するとエイブリーは少し黙っていた後、ポツリポツリと喋りだした。
「ーーー私、今まで人間をすごく嫌っていました。恨んでいました。家族の、エルフの仇ですし・・・」
「・・・」
エイブリーが真剣に話し始めたので俺は黙って話を聞く事にした。
「けど、神様にこの世界に連れてきてもらって、分かったんです。確かに、この世界は私のいた世界と比べれば平和です。けれど、この世界にはこの世界の危険がありました」
「・・・そうだね」
「私は一瞬こう思いました。『どの世界の人間も、危険だ』って。私はどの世界に逃げても、人間に襲われると。そう考えました」
「でも、今目の前にいる『生明 圭太郎さん』は優しかったんです。初めて、人間が私に優しくしてくれたんです。そして、人間から・・・圭太郎さんから、『エルフと変わらない優しさ』を感じました」
「エイブリー・・・」
「だから、私ーーー決めたんです。例えこの世界の人間がみんな私の敵だったとしても、この人だけは・・・圭太郎さんだけは信じてみようって」
エイブリーの言葉につっかかりが出始めて、先程までとは様子が違うようだ。床に寝ていた俺は自然と布団を這い出て起き上がった。

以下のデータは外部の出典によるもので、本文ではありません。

==> config.mk <==
export PLATFORM = sky130hd
export DESIGN_NAME = lifo_slot_pool_allocator_core
export DESIGN_NICKNAME = d
export VERILOG_FILES = /design/src/lspa_pkg.sv /design/src/lifo_slot_pool_allocator_core.sv
export SDC_FILE = /design/constraint.sdc
export NUM_CORES = 1
export LEC_CHECK = 0
export BUFFER_PORTS_ARGS = -buffer_cell sky130_fd_sc_hd__buf_2
export CORE_ASPECT_RATIO = 1.4
export CORE_MARGIN = 10
export CORE_UTILIZATION = 31
export CTS_BUF_LIST = sky130_fd_sc_hd__clkbuf_8
export DETAILED_ROUTE_END_ITERATION = 8
export PLACE_DENSITY_LB_ADDON = 0.15
export SLEW_MARGIN = 20
export SYNTH_ARGS = -nofsm -noshare
export SYNTH_HDL_FRONTEND = slang
export SYNTH_SLANG_ARGS = --single-unit
export TNS_END_PERCENT = 100
==> constraint.sdc <==
create_clock -name clk -period 3.6 [get_ports clk]
set_input_delay 0 -clock clk [delete_from_list [all_inputs] [get_ports clk]]
set_output_delay 0 -clock clk [all_outputs]
set_load 0.01 [all_outputs]
==> src/lspa_pkg.sv <==
`default_nettype none

package lspa_pkg;

  localparam int SLOTS_DEF = 16;

  localparam int OPCODE_W = 2;
  localparam int SOCKET_W = 16;
  localparam int HANDLE_W = 8;
  localparam int STATUS_W = 3;
  localparam int COUNT_W  = 5;

  typedef enum logic [OPCODE_W-1:0] {
    OP_ACQUIRE = 2'd0,
    OP_RELEASE = 2'd1,
    OP_CLEAR   = 2'd2
  } opcode_t;

  typedef enum logic [STATUS_W-1:0] {
    ST_OK      = 3'd0,
    ST_FULL    = 3'd1,
    ST_NULL    = 3'd2,
    ST_UNKNOWN = 3'd3,
    ST_DOUBLE  = 3'd4,
    ST_CLEARED = 3'd5
  } status_t;

endpackage

`default_nettype wire

==> src/lifo_slot_pool_allocator_core.sv <==
`default_nettype none

// Slot pool allocator with a LIFO free list of SLOTS slots held in flip-flops.
// Every operation (acquire, release, clear all) is decided in the cycle it is
// accepted and its single result comes out of an output register in the next
// cycle, so one item is taken per clock when the result side keeps up; a clear
// rebuilds the whole list in that same cycle. The input side stays
// ready while the output register is empty or being drained. active_count
// shows the low five bits of the count of busy slots after the operation.

module lifo_slot_pool_allocator_core #(
  parameter int SLOTS = lspa_pkg::SLOTS_DEF
) (
  input  wire logic                          clk,
  input  wire logic                          rst_n,

  input  wire logic                          in_valid,
  output logic                               in_ready,
  input  wire logic [lspa_pkg::OPCODE_W-1:0] in_opcode,
  input  wire logic [lspa_pkg::SOCKET_W-1:0] in_client_socket,
  input  wire logic [lspa_pkg::HANDLE_W-1:0] in_handle_in,

  output logic                               out_valid,
  input  wire logic                          out_ready,
  output logic [lspa_pkg::STATUS_W-1:0]      out_status,
  output logic [lspa_pkg::HANDLE_W-1:0]      out_handle_out,
  output logic                               out_reused,
  output logic [lspa_pkg::SOCKET_W-1:0]      out_socket_out,
  output logic [lspa_pkg::COUNT_W-1:0]       out_active_count
);

  localparam int IW = $clog2(SLOTS);
  localparam int HW = $clog2(SLOTS + 1);

  // free list and slot flags
  logic [HW-1:0]    head_r, head_nxt;
  logic [HW-1:0]    link_r    [SLOTS];
  logic [HW-1:0]    link_nxt  [SLOTS];
  logic [SLOTS-1:0] busy_r, busy_nxt;
  logic [SLOTS-1:0] created_r, created_nxt;
  logic [HW-1:0]    cnt_r, cnt_nxt;

  // result register
  logic                          out_valid_r, out_valid_nxt;
  lspa_pkg::status_t             status_r, status_nxt;
  logic [lspa_pkg::HANDLE_W-1:0] hout_r, hout_nxt;
  logic                          reused_r, reused_nxt;
  logic [lspa_pkg::SOCKET_W-1:0] sout_r, sout_nxt;
  logic [lspa_pkg::COUNT_W-1:0]  count_r, count_nxt;

  logic                          accept;
  logic [IW-1:0]                 acq_idx;
  logic [lspa_pkg::HANDLE_W-1:0] h_m1;
  logic [IW-1:0]                 rel_idx;
  logic [HW+lspa_pkg::COUNT_W-1:0] cnt_ext;

  assign in_ready = !out_valid_r || out_ready;
  assign accept   = in_valid && in_ready;

  assign acq_idx = head_r[IW-1:0];
  assign h_m1    = in_handle_in - lspa_pkg::HANDLE_W'(1);
  assign rel_idx = h_m1[IW-1:0];
  assign cnt_ext = {{lspa_pkg::COUNT_W{1'b0}}, cnt_nxt};

  always_comb begin
    head_nxt    = head_r;
    link_nxt    = link_r;
    busy_nxt    = busy_r;
    created_nxt = created_r;
    cnt_nxt     = cnt_r;
    status_nxt  = lspa_pkg::ST_NULL;
    hout_nxt    = '0;
    reused_nxt  = 1'b0;
    sout_nxt    = '0;
    unique case (lspa_pkg::opcode_t'(in_opcode))
      lspa_pkg::OP_ACQUIRE: begin
        // a head at or past the end mark counts as an empty list
        if (head_r >= HW'(SLOTS)) begin
          status_nxt = lspa_pkg::ST_FULL;
        end else begin
          head_nxt             = link_r[acq_idx];
          link_nxt[acq_idx]    = HW'(SLOTS);
          reused_nxt           = created_r[acq_idx];
          created_nxt[acq_idx] = 1'b1;
          busy_nxt[acq_idx]    = 1'b1;
          cnt_nxt              = cnt_r + HW'(1);
          status_nxt           = lspa_pkg::ST_OK;
          hout_nxt             = lspa_pkg::HANDLE_W'(acq_idx) + lspa_pkg::HANDLE_W'(1);
          sout_nxt             = in_client_socket;
        end
      end
      lspa_pkg::OP_RELEASE: begin
        if (in_handle_in == '0) begin
          status_nxt = lspa_pkg::ST_NULL;
        end else if (in_handle_in > lspa_pkg::HANDLE_W'(SLOTS) || !created_r[rel_idx]) begin
          status_nxt = lspa_pkg::ST_UNKNOWN;
        end else if (!busy_r[rel_idx]) begin
          status_nxt = lspa_pkg::ST_DOUBLE;
        end else begin
          busy_nxt[rel_idx] = 1'b0;
          link_nxt[rel_idx] = head_r;
          head_nxt          = HW'(rel_idx);
          if (cnt_r != '0) begin
            cnt_nxt = cnt_r - HW'(1);
          end
          status_nxt = lspa_pkg::ST_OK;
        end
      end
      lspa_pkg::OP_CLEAR: begin
        for (int i = 0; i < SLOTS; i++) begin
          link_nxt[i] = HW'(i + 1);
        end
        busy_nxt    = '0;
        created_nxt = '0;
        head_nxt    = '0;
        cnt_nxt     = '0;
        status_nxt  = lspa_pkg::ST_CLEARED;
      end
      default: begin
        status_nxt = lspa_pkg::ST_NULL;
      end
    endcase
    count_nxt = cnt_ext[lspa_pkg::COUNT_W-1:0];
  end

  always_comb begin
    out_valid_nxt = out_valid_r;
    if (accept) begin
      out_valid_nxt = 1'b1;
    end else if (out_ready) begin
      out_valid_nxt = 1'b0;
    end
  end

  always_ff @(posedge clk) begin
    if (!rst_n) begin
      for (int i = 0; i < SLOTS; i++) begin
        link_r[i] <= HW'(i + 1);
      end
      head_r      <= '0;
      busy_r      <= '0;
      created_r   <= '0;
      cnt_r       <= '0;
      out_valid_r <= 1'b0;
    end else begin
      out_valid_r <= out_valid_nxt;
      if (accept) begin
        link_r    <= link_nxt;
        head_r    <= head_nxt;
        busy_r    <= busy_nxt;
        created_r <= created_nxt;
        cnt_r     <= cnt_nxt;
      end
    end
  end

  // payload of the result register, loaded on each input transfer
  always_ff @(posedge clk) begin
    if (accept) begin
      status_r <= status_nxt;
      hout_r   <= hout_nxt;
      reused_r <= reused_nxt;
      sout_r   <= sout_nxt;
      count_r  <= count_nxt;
    end
  end

  assign out_valid        = out_valid_r;
  assign out_status       = status_r;
  assign out_handle_out   = hout_r;
  assign out_reused       = reused_r;
  assign out_socket_out   = sout_r;
  assign out_active_count = count_r;

endmodule

`default_nettype wire

Yosys cells after proc, flatten, opt, wreduce, memory -nomap -nowiden. Index checks and enable logic that the tools add are counted.

Register bits after elaboration: 156. Bits of input ports: 30. Output and inout port bits: 35. Logic and storage cells: 122.

Muxes and demuxes: 48. Add/sub/neg operators: 4. Reduce and logical (&&, ||, !) cells: 18. Equal/unequal tests: 6. Magnitude comparators: 10. Bitwise gates (word level): 10.

Operators by type and width (number): 80-bit 2-to-1 mux (4); 80-bit one-hot mux with 3 select lines (1); 80-bit bitwise mux (1); 16-bit 2-to-1 mux (5); 5-bit 2-to-1 mux (13); 64-bit AND (1); 64-bit NOT (1); 16-bit OR (3); 16-bit one-hot mux with 3 select lines (1); 5-bit demux with 4-bit select (2); 16-bit one-hot mux with 2 select lines (1); 5-bit one-hot mux with 3 select lines (2); 5-bit binary-select mux with 4-bit select (1); 16-bit AND (1); 16-bit NOT (1); 5-bit >= comparator, second input constant (3); 1-bit binary-select mux with 4-bit select (3); 4-bit by 5-bit < comparator with 1-bit output, second input constant (2); 5-bit by 1-bit < comparator with 1-bit output, second input constant (2); 4-bit NOT with 5-bit output (2); 3-bit 2-to-1 mux (3); 3-bit one-hot mux with 3 select lines (1); 1-bit demux with 4-bit select (2); 4-bit by 1-bit >= comparator with 1-bit output, second input constant (2); other kinds (21) (38).

Longest topological paths before layout. Gate-level depths: netlist of run 1.

Depth after elaboration: 11. Depth in mapped cells: 13. Depth with buffers taken out: 9.

Worst setup path after synthesis of run 1. No wires, ideal clock.

Kind: input-to-reg. Start: input in_handle_in[0] (netlist name). End: register link_r[40] (netlist name). Path buffers: 3. Data required time: 3464 ps. Data arrival time: 2809 ps. Stages on the path: 12. Slack: 655 ps. Path through: buf_2 inv_1 ha_1 clkbuf_2 mux4_2 a21bo_2 a31o_2 nor4_4 a21oi_1 clkbuf_1 a221oi_1 o22ai_1.

Cells in the longest elaborated chain, start to end: 11.

Ends and longest elaborated chain: start: declaration (line lifo_slot_pool_allocator_core.sv:21) `input wire logic [lspa_pkg::HANDLE_W-1:0] in_handle_in,`; 4-bit by 1-bit subtractor with 4-bit output (line lifo_slot_pool_allocator_core.sv:61) `assign h_m1 = in_handle_in - lspa_pkg::HANDLE_W'(1);`; 4-bit NOT with 5-bit output (implied by the code) (line lifo_slot_pool_allocator_core.sv:101) `link_nxt[rel_idx] = head_r;`; 5-bit >= comparator (implied by the code) / 5-bit by 1-bit < comparator with 1-bit output (equally long branches) (line lifo_slot_pool_allocator_core.sv:101); 1-bit logical AND (implied by the code) (line lifo_slot_pool_allocator_core.sv:101); 5-bit 2-to-1 mux (implied by the code) (line lifo_slot_pool_allocator_core.sv:101); 5-bit demux with 4-bit select (line lifo_slot_pool_allocator_core.sv:101); 80-bit bitwise mux (line lifo_slot_pool_allocator_core.sv:101); 80-bit 2-to-1 mux (line lifo_slot_pool_allocator_core.sv:97) `end else if (!busy_r[rel_idx]) begin`; 80-bit 2-to-1 mux (line lifo_slot_pool_allocator_core.sv:95) `end else if (in_handle_in > lspa_pkg::HANDLE_W'(SLOTS) || !created_r[rel_idx]) begin`; 80-bit 2-to-1 mux (line lifo_slot_pool_allocator_core.sv:93) `if (in_handle_in == '0) begin`; 80-bit one-hot mux with 3 select lines (line lifo_slot_pool_allocator_core.sv:75) `unique case (lspa_pkg::opcode_t'(in_opcode))`; end signal: indexed assignment (line lifo_slot_pool_allocator_core.sv:138) `link_r[i] <= HW'(i + 1);`; end signal: assignment (line lifo_slot_pool_allocator_core.sv:148) `link_r <= link_nxt;`; end: declaration (line lifo_slot_pool_allocator_core.sv:37) `logic [HW-1:0] link_r [SLOTS];`.

Several ways; a longest one is shown, not always the timed one. The select of a mux whose other input is x is not followed. A chain may end at the register's enable or synchronous reset.

Worst setup path after layout of run 1.
Start: register head_r[1]. End: register head_r[0].

Cells in the longest elaborated chain, start to end: 6.

Ends and longest elaborated chain: start: declaration (line lifo_slot_pool_allocator_core.sv:36) `logic [HW-1:0] head_r, head_nxt;`; start signal: assignment (line lifo_slot_pool_allocator_core.sv:149) `head_r <= head_nxt;`; 4-bit NOT with 5-bit output (implied by the code) (line lifo_slot_pool_allocator_core.sv:81) `head_nxt = link_r[acq_idx];`; 5-bit binary-select mux with 4-bit select (line lifo_slot_pool_allocator_core.sv:81); 5-bit 2-to-1 mux (implied by the code) (2 in a row) (line lifo_slot_pool_allocator_core.sv:81); 5-bit 2-to-1 mux (line lifo_slot_pool_allocator_core.sv:78) `if (head_r >= HW'(SLOTS)) begin`; 5-bit one-hot mux with 3 select lines (line lifo_slot_pool_allocator_core.sv:75).

Several ways; a longest one is shown, not always the timed one. The select of a mux whose other input is x is not followed.

==> results.ini, run 1 <==
[power_and_ir_drop]
switching_power_mw = 1.26
p_clk_share_pct = 39.7
combPwrFrac_pct = 17.4
pwr_density_cell_nw_per_um2 = 416
switching_share_pct = 29.3
power.internal_mw = 3.04
finalPower_mw = 4.31
p_seq_share_pct = 42.8
leakagePower_nw = 3.76
irDropWorstVdd_mv = 0.221

[floorplanning]
core_area_um2 = 27700
die_area_um2 = 35500
die_y_um = 219
placementRows = 72
ios = 65
die_w_um = 162
initial_core_util_pct = 31.6

[timing]
max_slew_margin_pct = 38.5
rsz0062_at_grt = false
min_period_ps = 2880
hold_violations = 0
max_freq_mhz = 348
fin_crit_sh_pct = 79.9
tightest_slew_ps = 923
drv_slew = 0
skew_ps = 18.3
setup_viol = 0
hold_ws_ps = 206
tns_ps = 0

[critical_path]
r2r-start = head_r[1]
cp.arrival_ps = 3250
r2r_end = head_r[0]
crit_path_end = head_r[0]
reg2reg_depth = 5
crit_path_max_fanout = 24
reg2reg_setup_slack_ps = 720
crit_path_end_kind = register
setup.worst_path.class = register to register
cp.required_ps = 3970
start_kind = register
startpoint = head_r[1]

[global_routing]
grt_pass1_vias = 8159
grt_busiest_layer = met2
antenna_found_initial = 1
grt_max_degree = 76
grt_overflow = 0
use_met2_pct = 34.8
grt_usage_pct = 19.2
grt_pass1_wl_um = 52100
use_met1_pct = 20.7
grt_use_met3_pct = 3.20

[final_layout]
seq_area_um2 = 3370
stdcell_count = 1437
final_cell_area_um2 = 10300
multiInputGateArea_um2 = 5020
syn2layout_area_growth_pct = 17.9
drive_gt1_share_pct = 20.0
num-nets-final = 1097
nFillCells = 2900

[job]
cap_violations = 0

[cts]
cts.repair.resized = 0
clkSinkCount = 153
cts_buffers = 17
cts_setup_buffers = 0
clk_pin_slew_ps = 100
cts_max_level = 4
insertion_delay_ps = 510
root_buffer = clkbuf_8
cts_tree = yes
clock_path_buffers = 2

[placed_design]
post-dp-hpwl_um = 24200
dpl_cell_area_um2 = 9600
place_inst = 1381
io_buffers = 61
globalplace.congestion = 0.882

[synth]
synth_cell_types = 72
avgSynthCellArea_um2 = 8.86
synth_edf_count = 30
yosysSeqAreaShare_pct = 38.3
synthFlopType = dfxtp_1
netlist.area_leader.share_pct = 28.1
yosys.area.top_type = dfxtp_1
async_reset_ff_share_pct = 0
yosys.cell_count.top_type = o21ai_0
synthCells = 990
synth_common_cells = 124 x o21ai_0, 123 x dfxtp_1, 94 x a21oi_1
yosys-top-cells-area = dfxtp_1 28%, edfxtp_1 10%, mux4_2 9.8%
synth.cell_area_um2 = 8770
synth_warnings = 0
ys_ff_latch = 153

[drt]
drc = 0
wire_per_inst_um = 23.9
drt-pass1-iter-count = 6
vias = 8312
drtIter0Drc = 575
vias_per_cell = 5.78
drtAntennaViolNets = 0
routed_wl_um = 34400

[worst_hold_path]
hold_class = primary input to register

[status]
status = finished clean

-- power by group through the flow --
stage	Combinational [mW]	Clock, mW	Sequential [mW]
floorplan	0.450	0	1.88
global route	0.811	1.79	1.85
finish	0.751	1.71	1.84
detailed placement	0.726	0	1.88
global placement	0.728	0	1.89
CTS	0.748	1.74	1.84
-- area by class of cell --
class / count / share of cell area, %
clock inverter: 15 / 2.63
antenna: 1 / 0.0242
tap: 370 / 4.48
multi-input combinational: 730 / 48.5
timing repair buffer: 131 / 8.83
inverter: 20 / 0.726
clock buffer: 17 / 2.26
sequential: 153 / 32.5
-- what timing repair did --
| action | CTS | global route |
|---|---|---|
| endpoints found under the setup margin | 0 | 0 |
| endpoints found under the hold margin | 22 | 0 |
| hold buffers | 23 | 0 |
-- worst min-delay path by stage --
stage	start	endpoint	cells past startpoint
4_1_cts	in_handle_in[2]	link_r[63]	3
3_5_place_dp	in_valid	out_valid	3
5_1_grt	in_handle_in[2]	link_r[63]	3
2_1_floorplan	in_valid	out_valid	2
6_report	out_ready	cnt_r[2]	5
3_3_place_gp	in_valid	out_valid	3
-- cells in the final DEF (no fill, tap or decap), types with 11 or more instances in the layout --
cell,synthesis,routed
o21ai_0,124,124
dfxtp_1,123,121
a21oi_1,94,93
nor2_1,78,77
nand2_1,71,71
buf_2,4,61
o211ai_1,46,46
buf_4,4,45
mux4_2,38,38
and2_1,33,33
edfxtp_1,30,30
nand3_1,29,29
dlygate4sd3_1,0,23
inv_1,19,19
clkbuf_8,0,17
mux2_2,15,15
o2bb2ai_1,14,14
a31oi_1,14,13
ha_1,14,13
nor3_1,11,11
mux2i_1,11,11
-- metal layers --
| metal | share of wire [%] | routed length, µm |
|---|---|---|
| met1 | 38 | 13000 |
| met2 | 52 | 17800 |
| met3 | 4.9 | 1680 |
| met4 | 5.2 | 1800 |
| met5 | 0 | 0 |
-- registers in the layout (all words and copies together), names as in the netlist --
name              cells
out_socket_out       16
out_status            3
busy_r               16
cnt_r                 5
out_valid             1
out_handle_out        5
out_active_count      5
link_r               80
head_r                5
out_reused            1
created_r            16
-- stage by stage --
step / setup slack (ps) / utilization, %
6_report: 722 / 37.3
5_1_grt: 713 / 37.3
4_1_cts: 772 / 37.3
3_5_place_dp: 357 / 34.6
3_3_place_gp: 322 / 34.6
2_1_floorplan: 655 / -
-- worst max-delay path, stage by stage (launching register included) --
cell      delay, ps
dfxtp_2         660
buf_12          260
mux4_2          530
mux4_2          570
a221oi_1        540
a211oi_1        150
-- cell families after synthesis --
group	synth area share, %
compound gates	26.1
mux	12.9
fa+ha+maj	2.00
buf+inv	4.92
simple gates	15.1
xor+xnor	0.599
flops	38.3
other cells	0.0427
Power figures use the tool's default switching activity.
==> run 2: changes to the inputs <==
==> constraint.sdc (replaced) <==
create_clock -name clk -period 2.55 [get_ports clk]
set_input_delay 0 -clock clk [delete_from_list [all_inputs] [get_ports clk]]
set_output_delay 0 -clock clk [all_outputs]
set_load 0.01 [all_outputs]
==> run 2 against run 1 <==
  * Fmax up 19%
  * Hold slack lost 170 ps
  * Combinational power rose by 57%
  * Largest cell class unchanged
  * Largest power group unchanged
  * Highest routed layer unchanged
==> results.ini, run 2 (synthesized netlist as in run 1, its figures left out) <==
[status]
status = finished clean

[critical_path]
path_cells = mux4_2 -> a21bo_2 -> a31o_4 -> nor4_4 -> buf_12 -> buf_4 -> a31oi_4 -> buf_12 -> buf_12 -> o21ai_0 -> nor2_1
crit_path_end_kind = register
slowest_delay_ps = 370  ; -290 ps
cp_slowest_cell = dfxtp_1
reg2reg_setup_slack_ps = 140  ; -580 ps
setup.worst_path.class = register to register
crit_path_end = link_r[49]
r2r-start = created_r[15]
start_kind = register
reg2reg_depth = 11  ; +6
cp.arrival_ps = 2790  ; -460 ps
startpoint = created_r[15]
crit_path_max_fanout = 23  ; -4.2%
r2r_end = link_r[49]
cp.required_ps = 2930  ; -1040 ps
cpMostUsedCell = buf_12

[placed_design]
globalplace.congestion = 0.895  ; +1.5%
io_buffers = 61  ; unchanged
place_inst = 1449  ; +4.9%
post-dp-hpwl_um = 25400  ; +4.8%

[global_routing]
grt_pass1_vias = 8575  ; +5.1%
antenna_found_initial = 1  ; unchanged
grt_max_degree = 76  ; unchanged
grt_overflow = 0  ; unchanged
grt_usage_pct = 19.4  ; +0.20 points
grt_pass1_wl_um = 53000  ; +1.8%

[final_layout]
syn2layout_area_growth_pct = 25.2
stdcell_count = 1504  ; +4.7%
nFillCells = 2830  ; -2.4%
final_common_cell = o21ai_0
multiInputGateArea_um2 = 5070  ; +1.1%
drive_gt1_share_pct = 25.4  ; +5.4 points
largest_reg_flops = 80  ; unchanged
utilization_pct = 39.6  ; +2.3 points
layout_common_cells = 122 x o21ai_0, 121 x dfxtp_1, 101 x buf_4, 93 x a21oi_1, 78 x nor2_1
seq_area_um2 = 3370  ; unchanged
num-nets-final = 1164  ; +6.1%
regMostFlops = link_r

[drt]
drc = 0  ; unchanged
vias = 8500  ; +2.3%
drtAntennaViolNets = 0  ; unchanged
vias_per_cell = 5.65  ; -2.3%
wire_per_inst_um = 23.0  ; -3.9%
drt-pass1-iter-count = 6  ; unchanged
drtIter0Drc = 704  ; +22%
routed_wl_um = 34500  ; +0.55%

[timing]
drv_slew = 0  ; unchanged
rsz0062_at_grt = false
max_freq_mhz = 415  ; +19%
hold_violations = 0  ; unchanged
tns_ps = 0  ; unchanged
min_period_ps = 2410  ; -469 ps
max_slew_margin_pct = 45.1  ; +6.6 points
tightest_slew_ps = 819  ; -104 ps
fin_crit_sh_pct = 94.5  ; +15 points
skew_ps = 19.1  ; +0.799 ps
setup_viol = 0  ; unchanged

[cts]
cts_buffers = 17  ; unchanged
cts_tree = yes
clock_path_buffers = 2  ; unchanged
cts_setup_buffers = 0  ; unchanged
cts_max_level = 4  ; unchanged
insertion_delay_ps = 480  ; -30 ps
root_buffer = clkbuf_8
clkSinkCount = 153  ; unchanged
clk_pin_slew_ps = 90  ; about the same

[worst_hold_path]
hold_class = primary input to register

[floorplanning]
die_y_um = 219  ; unchanged
initial_core_util_pct = 31.6  ; unchanged
core_area_um2 = 27700  ; unchanged
ios = 65  ; unchanged
placementRows = 72  ; unchanged
die_w_um = 162  ; unchanged
die_area_um2 = 35500  ; unchanged

[power_and_ir_drop]
irDropWorstVdd_mv = 0.256  ; +16%
leakagePower_nw = 4.12  ; +9.4%
pwr_density_cell_nw_per_um2 = 540  ; +30%

[job]
cap_violations = 0  ; unchanged

[run 2: worst min-delay path by stage]
stage | depth (start not counted) | endpoint | startpoint | slack [ps]
CTS | 3 | link_r[43] | rst_n | 4
detailed placement | 3 | out_valid | in_valid | 260
global route | 3 | link_r[26] | rst_n | 40
global placement | 3 | out_valid | in_valid | 260
finish | 3 | head_r[2] | rst_n | 30
floorplan | 2 | out_valid | in_valid | 130
[run 2: critical path: cells and delay by family (launching register included)]
kind,cells,cell delay (ps)
compound gates,4,710
buf+inv,4,650
flops,1,370
simple gates,2,320
mux,1,230
[run 2: repair_timing]
action,4_1_cts,5_1_grt
hold buffers,22,0
resized for setup,0,7
endpoints found under the setup margin,0,77
endpoints found under the hold margin,19,0
[run 2: metal layers]
metal / share of wire [%] / GRT usage [%] / vias up / wire [µm]
li1: - / - / 3960 / -
met1: 39 / 21.2 / 4188 / 13500
met5: 0 / 0 / - / 0
met4: 5.2 / 11.3 / 0 / 1790
met3: 4.0 / 2.94 / 69 / 1390
met2: 52 / 35.0 / 283 / 17900
[run 2: report_power, final]
part / switching (mW) / total (mW) / leakage (nW) / internal [mW]
clock network: 0.993 / 2.15 / 0.234 / 1.15
registers: 0.0623 / 2.61 / 1.30 / 2.54
logic: 0.692 / 1.18 / 2.59 / 0.490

「もう私には・・・信じられる人がーーー圭太郎さんしか、いないからっ・・・!」
大粒の涙で枕を濡らし、しゃっくりで上手く喋れない中エイブリーは必死に自分の言葉を紡いでいるようだった。
「エイブリー、俺、凄く嬉しいよ。エイブリーにそう言ってもらえて。口下手だから上手く言えないけど・・・俺は絶対にエイブリーを裏切ったりしない。どんな時でも、必ず君を助ける。だからこれからは、もっと俺を頼ってくれ。いつだって、君の期待に応えてみせるから・・・」
そう言ってエイブリーの頭に手を乗せると、彼女は初めて俺の目の前で声を上げて泣いた。小さい子供が親にすがる様に、延々と、ただひたすらに泣き続けた。
しばらくしてエイブリーは泣き止み、俺もあくびを我慢できなくなってきた。
「今日はもう遅い、寝よう」
エイブリーを離してベッドに寝かせ、俺も床に敷いた布団で眠りにつこうとする。が、服を引っ張られた。
「一緒に・・・寝てくれませんか?」
「え、いや、このベッド、シングルベッドだし・・・」
振り返ってエイブリーを見た瞬間、衝撃が体を突き抜ける。彼女は涙で潤んだ瞳でこちらを見つめていた。しかも上目使いで。意識してやっているわけではないのだろうが、天然物の上目使いは俺を折れさせるのに十分すぎる程の武器であった。
「・・・分かったよ。俺が壁側に寝るから」
「・・・はい」
その言葉を最後に喋らなくなったエイブリーは、俺の服を掴んで離さなかった。
(あああああぁぁぁぁぁ今になってめちゃくちゃ(現代日本語では表現不可)恥ずか死ぬるぅぅぅ!!)
後に俺の忘れられない記憶になるのは言うまでもない。
ーーー良い意味でも、悪い意味でも。